ビットコインが14万ドルに達する可能性──3000万ドルの投資ファンドを運用するAIトリオが予測
事実上全ての投資判断を人工知能(AI)に委ねている3000万ドル(約46億5000万円、1ドル155円換算)のファンドがある。 その会社名はインテリジェント・アルファ(Intelligent Alpha)。スタッフには創業者兼CEOのダグ・クリントン(Doug Clinton)氏、数人のプログラマーと請負業者、そしてオープンAI(OpenAI)のChatGPT、グーグル(Google)のジェミニ、アンスロピック(Anthropic)のクロード(Claude)という3つのAIが含まれる。 この3つのAIが同社の投資委員会を構成しており、これまでのところ素晴らしい仕事をしている。 クリントン氏はCoinDeskとのインタビューで、「AIの最も優れた判断のいくつかはショートだった」と述べ、「今年、(1月に)737MAXのドアが吹き飛ぶ前のタイミングでボーイング(Boeing)をショートしていた。AIは実際にその理由でこの株をショートしていた。その飛行機で品質問題が発生すると考えたためだ」と説明した。 インテリジェント・アルファはこれまで伝統的金融に焦点を当て、暗号資産(仮想通貨)からはおおむね距離を置いてきたが、クリントン氏は、過去5カ月間に特にビットコイン(BTC)で実験を始めたと述べた。
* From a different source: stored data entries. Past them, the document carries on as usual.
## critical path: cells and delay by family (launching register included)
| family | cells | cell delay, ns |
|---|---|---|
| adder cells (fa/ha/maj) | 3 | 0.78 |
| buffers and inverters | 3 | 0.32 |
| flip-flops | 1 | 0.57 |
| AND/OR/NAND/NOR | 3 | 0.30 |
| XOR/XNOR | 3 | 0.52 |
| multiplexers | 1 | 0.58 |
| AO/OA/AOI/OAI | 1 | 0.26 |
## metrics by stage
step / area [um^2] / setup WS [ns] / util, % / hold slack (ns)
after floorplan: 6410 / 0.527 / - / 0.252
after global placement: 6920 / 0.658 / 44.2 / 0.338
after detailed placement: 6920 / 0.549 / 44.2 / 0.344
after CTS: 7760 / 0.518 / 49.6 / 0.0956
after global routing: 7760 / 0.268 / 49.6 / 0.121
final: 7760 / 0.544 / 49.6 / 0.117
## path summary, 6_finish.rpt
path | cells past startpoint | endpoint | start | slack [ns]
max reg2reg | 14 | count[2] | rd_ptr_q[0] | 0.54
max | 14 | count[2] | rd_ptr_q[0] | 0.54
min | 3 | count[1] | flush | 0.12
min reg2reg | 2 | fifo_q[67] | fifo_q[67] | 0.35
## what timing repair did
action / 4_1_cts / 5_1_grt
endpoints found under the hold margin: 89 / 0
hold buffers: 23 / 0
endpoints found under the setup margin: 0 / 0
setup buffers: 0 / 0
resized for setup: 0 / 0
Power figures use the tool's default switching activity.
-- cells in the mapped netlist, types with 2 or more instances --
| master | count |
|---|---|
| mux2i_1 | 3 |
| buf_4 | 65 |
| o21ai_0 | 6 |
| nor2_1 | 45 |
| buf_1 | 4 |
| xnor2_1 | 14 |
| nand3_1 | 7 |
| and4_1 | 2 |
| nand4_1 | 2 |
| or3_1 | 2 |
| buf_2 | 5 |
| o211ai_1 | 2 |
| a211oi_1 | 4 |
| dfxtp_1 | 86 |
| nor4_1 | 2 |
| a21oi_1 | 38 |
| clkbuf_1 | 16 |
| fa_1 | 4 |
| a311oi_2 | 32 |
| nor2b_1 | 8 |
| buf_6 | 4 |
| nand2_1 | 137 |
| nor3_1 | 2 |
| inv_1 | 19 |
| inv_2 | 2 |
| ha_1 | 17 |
<file path="config.mk">
export PLATFORM = sky130hd
export DESIGN_NAME = matrix_frame_sequencer
export DESIGN_NICKNAME = d
export VERILOG_FILES = /design/src/rtl/matrix_frame_sequencer.sv
export SDC_FILE = /design/constraint.sdc
export NUM_CORES = 1
export LEC_CHECK = 0
export ABC_AREA = 1
export BUFFER_PORTS_ARGS = -buffer_cell sky130_fd_sc_hd__buf_2
export CORE_MARGIN = 1
export CORE_UTILIZATION = 60
export DETAILED_ROUTE_END_ITERATION = 12
export HOLD_SLACK_MARGIN = 0.05
export PLACE_DENSITY = 0.94
export SKIP_LAST_GASP = 1
export SLEW_MARGIN = 20
export SYNTH_ARGS = -nofsm -noshare
export SYNTH_HDL_FRONTEND = slang
export SYNTH_SLANG_ARGS = --single-unit
</file>
<file path="constraint.sdc">
create_clock -name clk -period 2.71 [get_ports clk]
set_clock_uncertainty 0.2 [all_clocks]
set_input_delay 0.271 -clock clk [delete_from_list [all_inputs] [get_ports clk]]
set_output_delay 0.271 -clock clk [all_outputs]
set_load 0.02 [all_outputs]
</file>
<file path="src/rtl/matrix_frame_sequencer.sv">
// Frame-buffer read sequencer feeding a 3x3 matrix generator with vsync/href/gray timing.
// Optional MATRIX_FLUSH_LINE_EN adds a dummy line after the last image line to drain the line buffer.
module matrix_frame_sequencer #(
    parameter logic [10:0] IMG_HDISP  = 11'd640,
    parameter logic [10:0] IMG_VDISP  = 11'd480,
    parameter int unsigned HBLANK_CYC = 16,
    parameter int unsigned VS_LEAD    = 4
) (
    input  logic        clk,
    input  logic        rst_n,
    input  logic        start,
    output logic        mem_rd_en,
    output logic [19:0] mem_addr,
    input  logic [7:0]  mem_rd_data,
    output logic        gen_vsync,
    output logic        gen_href,
    output logic [7:0]  gen_gray,
    output logic        busy,
    output logic        frame_done,
    output logic [10:0] line_idx
);

    localparam int unsigned CNT_W  = 12;
    localparam int unsigned ADDR_W = 20;
    localparam int unsigned LIDX_W = 11;

    localparam logic [ADDR_W-1:0] LAST_ADDR  = ADDR_W'(32'(IMG_HDISP) * 32'(IMG_VDISP) - 32'd1);
    localparam logic [CNT_W-1:0]  LEAD_LAST  = CNT_W'(VS_LEAD - 1);
    localparam logic [CNT_W-1:0]  LINE_LAST  = CNT_W'(32'(IMG_HDISP) - 32'd1);
    localparam logic [CNT_W-1:0]  HB_LAST    = CNT_W'(HBLANK_CYC - 1);
    localparam logic [CNT_W-1:0]  FLUSH_LAST = CNT_W'(32'(IMG_HDISP) + HBLANK_CYC - 32'd1);
    localparam logic [CNT_W-1:0]  TAIL_LAST  = CNT_W'(3);
    localparam logic [LIDX_W-1:0] LIDX_LAST  = LIDX_W'(32'(IMG_VDISP) - 32'd1);

    typedef enum logic [2:0] {
        S_IDLE,
        S_VS_LEAD,
        S_LINE,
        S_HBLANK,
        S_FLUSH,
        S_VS_TAIL,
        S_DONE
    } state_t;

    state_t             state;
    logic [CNT_W-1:0]   cnt;
    logic               flush_en;
    logic               flush_d;

    // State, counters and registered outputs; outputs are set from the state being entered.
    always_ff @(posedge clk or negedge rst_n) begin
        if (!rst_n) begin
            state      <= S_IDLE;
            cnt        <= '0;
            mem_rd_en  <= 1'b0;
            mem_addr   <= '0;
            gen_vsync  <= 1'b0;
            busy       <= 1'b0;
            frame_done <= 1'b0;
            line_idx   <= '0;
            flush_en   <= 1'b0;
        end else begin
            frame_done <= 1'b0;
            case (state)
                S_IDLE: begin
                    if (start) begin
                        state     <= S_VS_LEAD;
                        cnt       <= '0;
                        busy      <= 1'b1;
                        gen_vsync <= 1'b1;
                        mem_addr  <= '0;
                        line_idx  <= '0;
                    end
                end
                S_VS_LEAD: begin
                    if (cnt == LEAD_LAST) begin
                        state     <= S_LINE;
                        cnt       <= '0;
                        mem_rd_en <= 1'b1;
                    end else begin
                        cnt <= cnt + CNT_W'(1);
                    end
                end
                S_LINE: begin
                    if (mem_addr != LAST_ADDR) begin
                        mem_addr <= mem_addr + ADDR_W'(1);
                    end
                    if (cnt == LINE_LAST) begin
                        state     <= S_HBLANK;
                        cnt       <= '0;
                        mem_rd_en <= 1'b0;
                    end else begin
                        cnt <= cnt + CNT_W'(1);
                    end
                end
                S_HBLANK: begin
                    if (cnt == HB_LAST) begin
                        cnt <= '0;
                        if (line_idx < LIDX_LAST) begin
                            state     <= S_LINE;
                            line_idx  <= line_idx + LIDX_W'(1);
                            mem_rd_en <= 1'b1;
                        end else begin
`ifdef MATRIX_FLUSH_LINE_EN
                            state    <= S_FLUSH;
                            flush_en <= 1'b1;
`else
                            state    <= S_VS_TAIL;
`endif
                        end
                    end else begin
                        cnt <= cnt + CNT_W'(1);
                    end
                end
                // Dummy line of IMG_HDISP strobes followed by a normal blanking gap.
                S_FLUSH: begin
                    if (cnt == LINE_LAST) begin
                        flush_en <= 1'b0;
                    end
                    if (cnt == FLUSH_LAST) begin
                        state <= S_VS_TAIL;
                        cnt   <= '0;
                    end else begin
                        cnt <= cnt + CNT_W'(1);
                    end
                end
                S_VS_TAIL: begin
                    if (cnt == TAIL_LAST) begin
                        state      <= S_DONE;
                        cnt        <= '0;
                        gen_vsync  <= 1'b0;
                        frame_done <= 1'b1;
                    end else begin
                        cnt <= cnt + CNT_W'(1);
                    end
                end
                S_DONE: begin
                    state <= S_IDLE;
                    busy  <= 1'b0;
                end
                default: begin
                    state <= S_IDLE;
                end
            endcase
        end
    end

    // href tracks the read strobe with one cycle of memory latency.
    always_ff @(posedge clk or negedge rst_n) begin
        if (!rst_n) begin
            gen_href <= 1'b0;
            flush_d  <= 1'b0;
        end else begin
            gen_href <= mem_rd_en | flush_en;
            flush_d  <= flush_en;
        end
    end

    assign gen_gray = (gen_href && !flush_d) ? mem_rd_data : 8'h00;

endmodule
</file>
After elaboration in Yosys (flattened, before gate mapping)
Cells that the tools add are included. Widths: inputs -> output; s select.

Muxes and demuxes: 33. Eq/ne operators: 19. $lt $le $gt $ge: 1. Add/subtract/negate cells: 3. Reduce and logical (&&, ||, !) cells: 15.

Operators with widths (count): $mux 12 (5); $pmux 12 s5 (1); $mux 20 (2); $pmux 20 s2 (1); $mux 11 (3); $eq 12x10->1 const B (2); $pmux 11 s2 (1); $mux 3 (7); $add 20x1->20 const B (1); $ne 20x19->1 const B (1); $pmux 3 s6 (1); $ne 2x2->1 const B (8); $add 12x1->12 const B (1); $eq 12x2->1 const B (1); $eq 12x4->1 const B (1); $add 11x1->11 const B (1); $lt 11x9->1 const B (1); $eq 3x3->1 const B (3); $mux 1 (8); $mux 8 (1); $reduce_bool 2->1 (4); $eq 3x2->1 const B (2); $reduce_and 3->1 (2); $reduce_and 6->1 (1); other kinds (10) (12).

Register bits after elaboration: 51. Input port bits: 11. Output and inout port bits: 44. Word-level logic and storage cells: 80.

Logic depth before layout (Yosys ltp)
Gate-level depths: netlist of the first run.

Depth after elaboration: 4. Depth in mapped cells: 12.

Worst setup path before layout of the first run
Ideal clock, no wire load.

Kind: register -> register. Start point: reg mem_addr[0]. End point: reg mem_addr[14]. Library setup time: 74 ps. Slack: 837 ps. Required time: 2436 ps. Arrival: 1599 ps. Stages on the path, launching flop included: 11. Path buffers: 1. Cells stage by stage: dfrtp_1 ha_1 nand3_2 nor2_4 nand3_1 nand2_2 nand2_4 inv_4 buf_6 nand2_1 o21ai_2.

Word-level cells in the longest chain between the ends: 3.

RTL lines: from (decl) (RTL line 13) `output logic [19:0] mem_addr,`; from (signal assigned) (RTL line 86) `mem_addr <= mem_addr + ADDR_W'(1);`; $add 20x1->20 or $ne 20x19->1 (tied branches) (RTL line 86, 85); $mux 20 or $ne 2x2->1 (tied branches); $pmux 20 s2 or $reduce_and 3->1 (tied branches).

Several ways; a longest one is shown, not always the timed one. The select of a mux whose other input is x is not followed. A chain may end at the register's enable or synchronous reset.

Worst setup path after layout of the first run
Start point: reg mem_addr[0]. End point: reg mem_addr[18].

The elaborated chain is that of the path after synthesis.

==> results of run 1 <==
## cells by family after synthesis
group / Yosys count / synth area share (%)
AOI/OAI and AO/OA: 36 / 6.316
buffers and inverters: 73 / 9.418
DFF: 51 / 38.58
adders and majority gates: 3 / 1.135
xor gates and xnor gates: 23 / 6.089
and+or+nand+nor: 286 / 38.47
## routing by layer
layer / track usage [%] / up-vias / wire, um
met2: 51.89 / 152 / 4030
met1: 35.29 / 1508 / 3375
met5: 0 / - / 0
met4: 11.73 / 0 / 162
li1: - / 1575 / -
met3: 5.868 / 20 / 505
## where the power goes
group / switching (mW) / internal [mW]
Combinational: 1.06 / 0.436
Sequential: 0.213 / 0.918
Clock: 0.250 / 0.181
Total: 1.53 / 1.54
## worst reg2reg max path: cells and delay by family, from the launching register on
kind | cells | cell delay (ns)
fa+ha+maj | 1 | 0.28
flops | 1 | 0.44
buf+inv | 1 | 0.19
simple gates | 5 | 0.77
compound gates | 1 | 0.13
## registers in the layout, summed over array words and instances (netlist names)
| signal | flops |
|---|---|
| cnt | 12 |
| gen_href | 1 |
| gen_vsync | 1 |
| mem_addr | 20 |
| line_idx | 11 |
| busy | 1 |
| mem_rd_en | 1 |
| frame_done | 1 |
| state | 3 |
## through the flow
step / instance area (um^2) / utilization (%) / std cells / total power, mW / hold slack (ns)
2_1_floorplan: 3308 / - / 472 / 2.268 / -0.2246
3_3_place_gp: 3620 / 69.54 / 591 / 2.544 / 0.1990
3_5_place_dp: 3620 / 69.54 / 591 / 2.622 / 0.1989
4_1_cts: 3715 / 71.37 / 600 / 3.048 / 0.1652
5_1_grt: 3715 / 71.37 / 600 / 3.281 / 0.2079
6_report: 3715 / 71.37 / 600 / 3.062 / 0.1752
## area by class of cell
class	count	area share [%]
multi-input combinational	348	46.31
sequential	51	34.35
timing repair buffer	57	7.949
inverter	66	6.736
tap	70	2.358
clock buffer	6	1.954
clock inverter	2	0.3368
## how the worst min path moves through the flow
stage               end  depth (start not counted)  startpoint
2_1_floorplan      busy                          0       rst_n
3_3_place_gp   gen_href                          0   mem_rd_en
3_5_place_dp   gen_href                          0   mem_rd_en
4_1_cts            busy                          3       start
5_1_grt            busy                          3       start
6_report           busy                          3       start
## placed cells by master, fill, tap and decap left out, types with 2 or more instances in the layout
cell type / n
a21oi_1: 3
buf_2: 54
buf_4: 2
clkbuf_8: 5
dfrtp_1: 51
ha_1: 3
inv_1: 58
inv_2: 7
nand2_1: 146
nand2_2: 18
nand2_4: 3
nand3_1: 37
nand3_2: 2
nand4_1: 5
nor2_1: 57
nor2_2: 6
nor2_4: 2
nor3_1: 8
o21ai_0: 18
o21ai_1: 3
o21ai_2: 5
o22ai_1: 6
xnor2_1: 5
xor2_1: 18
## repair_timing
| item | CTS | global route |
|---|---|---|
| endpoints found under the setup margin | 0 | 0 |
| hold buffers | 1 | 0 |
| hold endpoints to repair | 51 | 0 |
### config.mk
export PLATFORM = sky130hd
export DESIGN_NAME = pipe_stage_reg
export DESIGN_NICKNAME = d
export VERILOG_FILES = /design/src/rtl/pipe_pkg.sv /design/src/rtl/pipe_sat_counter.sv /design/src/rtl/pipe_stage_reg.sv
export SDC_FILE = /design/constraint.sdc
export NUM_CORES = 1
export LEC_CHECK = 0
export ABC_AREA = 1
export BUFFER_PORTS_ARGS = -buffer_cell sky130_fd_sc_hd__buf_4
export CAP_MARGIN = 20
export CORE_MARGIN = 4
export CORE_UTILIZATION = 60
export CTS_CLUSTER_DIAMETER = 80
export CTS_CLUSTER_SIZE = 25
export DETAILED_ROUTE_END_ITERATION = 8
export PLACE_DENSITY = 0.83
export SLEW_MARGIN = 20
export SYNTH_ARGS = -nofsm -noshare
export SYNTH_HDL_FRONTEND = slang
export SYNTH_SLANG_ARGS = --single-unit
export TNS_END_PERCENT = 1
### constraint.sdc
create_clock -name clk -period 2.69 [get_ports clk]
set_input_delay 0.269 -clock clk [delete_from_list [all_inputs] [get_ports clk]]
set_output_delay 0.269 -clock clk [all_outputs]
set_load 0.005 [all_outputs]
### src/rtl/pipe_pkg.sv
// Shared types and constants for the elastic pipeline stage register.
// The state enum is shared so sibling stages and benches agree on the encoding.
package pipe_pkg;

    typedef enum logic [1:0] {
        EMPTY = 2'd0,
        BUSY  = 2'd1,
        FULL  = 2'd2
    } pipe_state_e;

    localparam int unsigned PERF_CNT_W = 32;

    // EX/MEM control bit positions
    localparam int unsigned CTRL_MEM_TO_REG = 0;
    localparam int unsigned CTRL_MEM_WRITE  = 1;

endpackage
==> config.mk <==
export PLATFORM = sky130hd
export DESIGN_NAME = mac_tx_arbiter
export DESIGN_NICKNAME = d
export VERILOG_FILES = /design/src/rtl/mac_tx_arbiter.sv
export SDC_FILE = /design/constraint.sdc
export NUM_CORES = 1
export LEC_CHECK = 0
export BUFFER_PORTS_ARGS = -buffer_cell sky130_fd_sc_hd__buf_2
export CAP_MARGIN = 20
export CORE_UTILIZATION = 30
export DETAILED_ROUTE_END_ITERATION = 8
export PLACE_DENSITY = 0.44
export SLEW_MARGIN = 20
export SYNTH_ARGS = -nofsm -noshare
export SYNTH_HDL_FRONTEND = slang
export SYNTH_SLANG_ARGS = --single-unit
export TNS_END_PERCENT = 5
==> constraint.sdc <==
create_clock -name clock -period 2.2 [get_ports clock]
set_input_delay 0.55 -clock clock [delete_from_list [all_inputs] [get_ports clock]]
set_output_delay 0.55 -clock clock [all_outputs]
set_load 0.05 [all_outputs]
<file path="src/rtl/acc_pipe_mul.sv">
// -----------------------------------------------------------------------------
// acc_pipe_mul
//   Pipelined four-quadrant approximate multiplier. Each WIDTH-bit unsigned
//   operand is split into high/low halves. The four sub-products HH, HL, LH
//   and LL are each approximated under their own 2-bit mode:
//     00 exact, 01 clear TRUNC_LO low bits, 10 clear TRUNC_HI low bits,
//     11 force to zero.
//   The sub-products are then shift-added into a 2*WIDTH-bit product.
//   Three register stages (operands -> sub-products -> product) sit behind a
//   valid/ready handshake. The whole pipeline stalls as one unit whenever the
//   output holds an unaccepted result.
//
// Ports
//   clk, rst_n           clock (rising edge), asynchronous active-low reset
//   in_valid / in_ready  operand handshake; a, b, cfg_mode sampled on accept
//   a, b                 WIDTH-bit unsigned operands
//   cfg_mode             [7:6]=HH [5:4]=HL [3:2]=LH [1:0]=LL approximation modes
//   out_valid/out_ready  result handshake
//   prod                 2*WIDTH-bit approximate product
//
// Optional feature (macro ACC_ERR_STATS_EN)
//   Carries the exact product down the pipeline and keeps error statistics:
//   stat_clr (in), err_cnt (out, 32-bit saturating count of inexact results),
//   err_max (out, largest exact-prod seen). Datapath timing is unchanged.
// -----------------------------------------------------------------------------
module acc_pipe_mul #(
  parameter int         WIDTH    = 8,
  parameter int         TRUNC_LO = 1,
  parameter int         TRUNC_HI = 2,
  parameter logic [7:0] MODE_RST = 8'h16
) (
  input  logic                 clk,
  input  logic                 rst_n,
  input  logic                 in_valid,
  output logic                 in_ready,
  input  logic [WIDTH-1:0]     a,
  input  logic [WIDTH-1:0]     b,
  input  logic [7:0]           cfg_mode,
  output logic                 out_valid,
  input  logic                 out_ready,
  output logic [2*WIDTH-1:0]   prod
`ifdef ACC_ERR_STATS_EN
  ,
  input  logic                 stat_clr,
  output logic [31:0]          err_cnt,
  output logic [2*WIDTH-1:0]   err_max
`endif
);

  localparam int H = WIDTH / 2;

  typedef logic [WIDTH-1:0]   sub_t;   // one sub-product, 2H bits
  typedef logic [2*WIDTH-1:0] full_t;  // full product

  localparam sub_t MASK_LO = {WIDTH{1'b1}} << TRUNC_LO;
  localparam sub_t MASK_HI = {WIDTH{1'b1}} << TRUNC_HI;

  function automatic sub_t approx(input sub_t p, input logic [1:0] m);
    case (m)
      2'b00:   return p;
      2'b01:   return p & MASK_LO;
      2'b10:   return p & MASK_HI;
      default: return '0;
    endcase
  endfunction

  // Single enable for all stages: move only when the output slot is free or
  // being drained this cycle, so nothing is dropped or duplicated.
  logic en;
  assign en       = !out_valid || out_ready;
  assign in_ready = en;

  // Stage 1: sampled operands and mode
  logic       s1_v;
  sub_t       s1_a, s1_b;
  logic [7:0] s1_mode;

  // Stage 2: approximated sub-products
  logic s2_v;
  sub_t s2_hh, s2_hl, s2_lh, s2_ll;

  // NOTE: sequential state uses non-blocking assignments only, so every
  // register samples the pre-edge values of its neighbours and the stages
  // shift together instead of racing through in one edge.
  always_ff @(posedge clk or negedge rst_n) begin
    if (!rst_n) begin
      s1_v    <= 1'b0;
      s1_a    <= '0;
      s1_b    <= '0;
      s1_mode <= MODE_RST;
    end else if (en) begin
      s1_v <= in_valid;
      if (in_valid) begin
        s1_a    <= a;
        s1_b    <= b;
        s1_mode <= cfg_mode;
      end
    end
  end

  // Sub-products are computed at full 2H width; the halves are zero-extended
  // so the multiply is sized by its operands, not by truncation afterwards.
  sub_t pp_hh, pp_hl, pp_lh, pp_ll;
  sub_t ah_x, al_x, bh_x, bl_x;

  // NOTE: every always_comb output gets a value on every path (here by
  // straight-line assignment, elsewhere via defaults) so no latch is inferred.
  always_comb begin
    ah_x  = {{H{1'b0}}, s1_a[WIDTH-1:H]};
    al_x  = {{H{1'b0}}, s1_a[H-1:0]};
    bh_x  = {{H{1'b0}}, s1_b[WIDTH-1:H]};
    bl_x  = {{H{1'b0}}, s1_b[H-1:0]};
    pp_hh = approx(ah_x * bh_x, s1_mode[7:6]);
    pp_hl = approx(ah_x * bl_x, s1_mode[5:4]);
    pp_lh = approx(al_x * bh_x, s1_mode[3:2]);
    pp_ll = approx(al_x * bl_x, s1_mode[1:0]);
  end

  always_ff @(posedge clk or negedge rst_n) begin
    if (!rst_n) begin
      s2_v  <= 1'b0;
      s2_hh <= '0;
      s2_hl <= '0;
      s2_lh <= '0;
      s2_ll <= '0;
    end else if (en) begin
      s2_v <= s1_v;
      if (s1_v) begin
        s2_hh <= pp_hh;
        s2_hl <= pp_hl;
        s2_lh <= pp_lh;
        s2_ll <= pp_ll;
      end
    end
  end

  // Stage 3: HH<<WIDTH + LL is a plain concatenation; the middle pair needs
  // one carry bit before being shifted into place by H.
  logic [WIDTH:0] mid_sum;
  full_t          prod_c;

  always_comb begin
    mid_sum = {1'b0, s2_hl} + {1'b0, s2_lh};
    prod_c  = {s2_hh, s2_ll} + ({{(WIDTH-1){1'b0}}, mid_sum} << H);
  end

  // prod only loads real results, so it holds its last value under bubbles
  // and stays stable while the consumer stalls.
  always_ff @(posedge clk or negedge rst_n) begin
    if (!rst_n) begin
      out_valid <= 1'b0;
      prod      <= '0;
    end else if (en) begin
      out_valid <= s2_v;
      if (s2_v) prod <= prod_c;
    end
  end

`ifdef ACC_ERR_STATS_EN
  // Exact reference travelling in lock-step with the approximate datapath.
  full_t s2_exact, s3_exact, err_diff;

  assign err_diff = s3_exact - prod;  // approximation never exceeds exact

  always_ff @(posedge clk or negedge rst_n) begin
    if (!rst_n) begin
      s2_exact <= '0;
      s3_exact <= '0;
    end else if (en) begin
      if (s1_v) s2_exact <= {{WIDTH{1'b0}}, s1_a} * {{WIDTH{1'b0}}, s1_b};
      if (s2_v) s3_exact <= s2_exact;
    end
  end

  always_ff @(posedge clk or negedge rst_n) begin
    if (!rst_n) begin
      err_cnt <= '0;
      err_max <= '0;
    end else if (stat_clr) begin
      err_cnt <= '0;
      err_max <= '0;
    end else if (out_valid && out_ready && (prod != s3_exact)) begin
      if (err_cnt != 32'hFFFF_FFFF) err_cnt <= err_cnt + 32'd1;
      if (err_diff > err_max)       err_max <= err_diff;
    end
  end
`endif

endmodule

</file>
その目的は、AIがビットコインの取引において役立つ目標を設定することだ。 クリントン氏は、「強気のケース、つまりトランプ氏の勝利とより好ましい規制環境が実現する場合、AIはビットコインが14万ドル(約2170万円)に達する可能性があると見ている。我々は現在そのシナリオに向かって進んでいるのかもしれない」と述べた。
AIによる投資判断の仕組みは?
現在、多くの企業がAIを使用して人間のプロセスを強化し、アナリストがデータを処理するのを支援し、別の視点を得ている。しかし、クリントン氏のやり方は、投資判断に関して可能な限りAIトリオに責任を与え、その邪魔をしないことだ。 プロセスは比較的シンプルだ。例えば、インテリジェント・アルファが大型の米株ポートフォリオを構築しようとする場合、ファンドは時価総額の大きい米国企業に関する過去の収益や利益予測などの膨大なデータを収集し、AIに提供する。 次のステップは、AIが使用する哲学的枠組みを与えることだ。クリントン氏は、AIに世界で最も有名な投資家の後を継ぎ、彼らの考え方を対象のポートフォリオに適用させるよう求める。こうした投資家は、ウォーレン・バフェット(Warren Buffett)氏、スタンリー・ドゥルケンミラー(Stanley Druckenmiller)氏、キャシー・ウッド(Cathie Wood)氏だ。 その後、AIトリオがポートフォリオを作成する。人間がそれをダブルチェックして、クリントン氏が言うには「ハルシネーション(幻覚)」がないことを確認するのは必須だ。例えば、AIが最近買収された株式や、時価総額の小さい企業の株式を誤って含めてしまう可能性がある。 クリントン氏はCoinDeskに対し、「それ以外は、ポートフォリオにあまり手を加えないようにしている。人間としては、時々ポートフォリオを見て『ああ、この選択はひどいアイデアのように思える』と考えることがある。また、非常に興味深いものを見て、そのロジックを理解しようとすることもある。それはある意味で楽しい」と述べた。 このプロセスには、AIトリオがクリントン氏に根拠を説明することが含まれる。これは投資がポートフォリオの目標に合致していることを同氏が確認するのに役立つだけではない。同氏の説明によると、AIトリオが特定の株を好む理由を説明することを強制されると、より良いポートフォリオが提供されるようになるという。 AIが意見を異にすることはよくある。そして、アップデートが行われるとAIの考え方も変化する。クリントン氏は、「最初にテストを始めた頃は、クロードがアウトプットの点で最も反対意見を持つモデルだった。今ではChatGPTがそうだと言えるだろう」と述べた。そして、クリントン氏はグロック(Grok)やラマAI(Lama AI)などの他のAIもテストしたが、投資委員会を3つのAIに限定することが最も効率的なセットアップであることが証明されたという。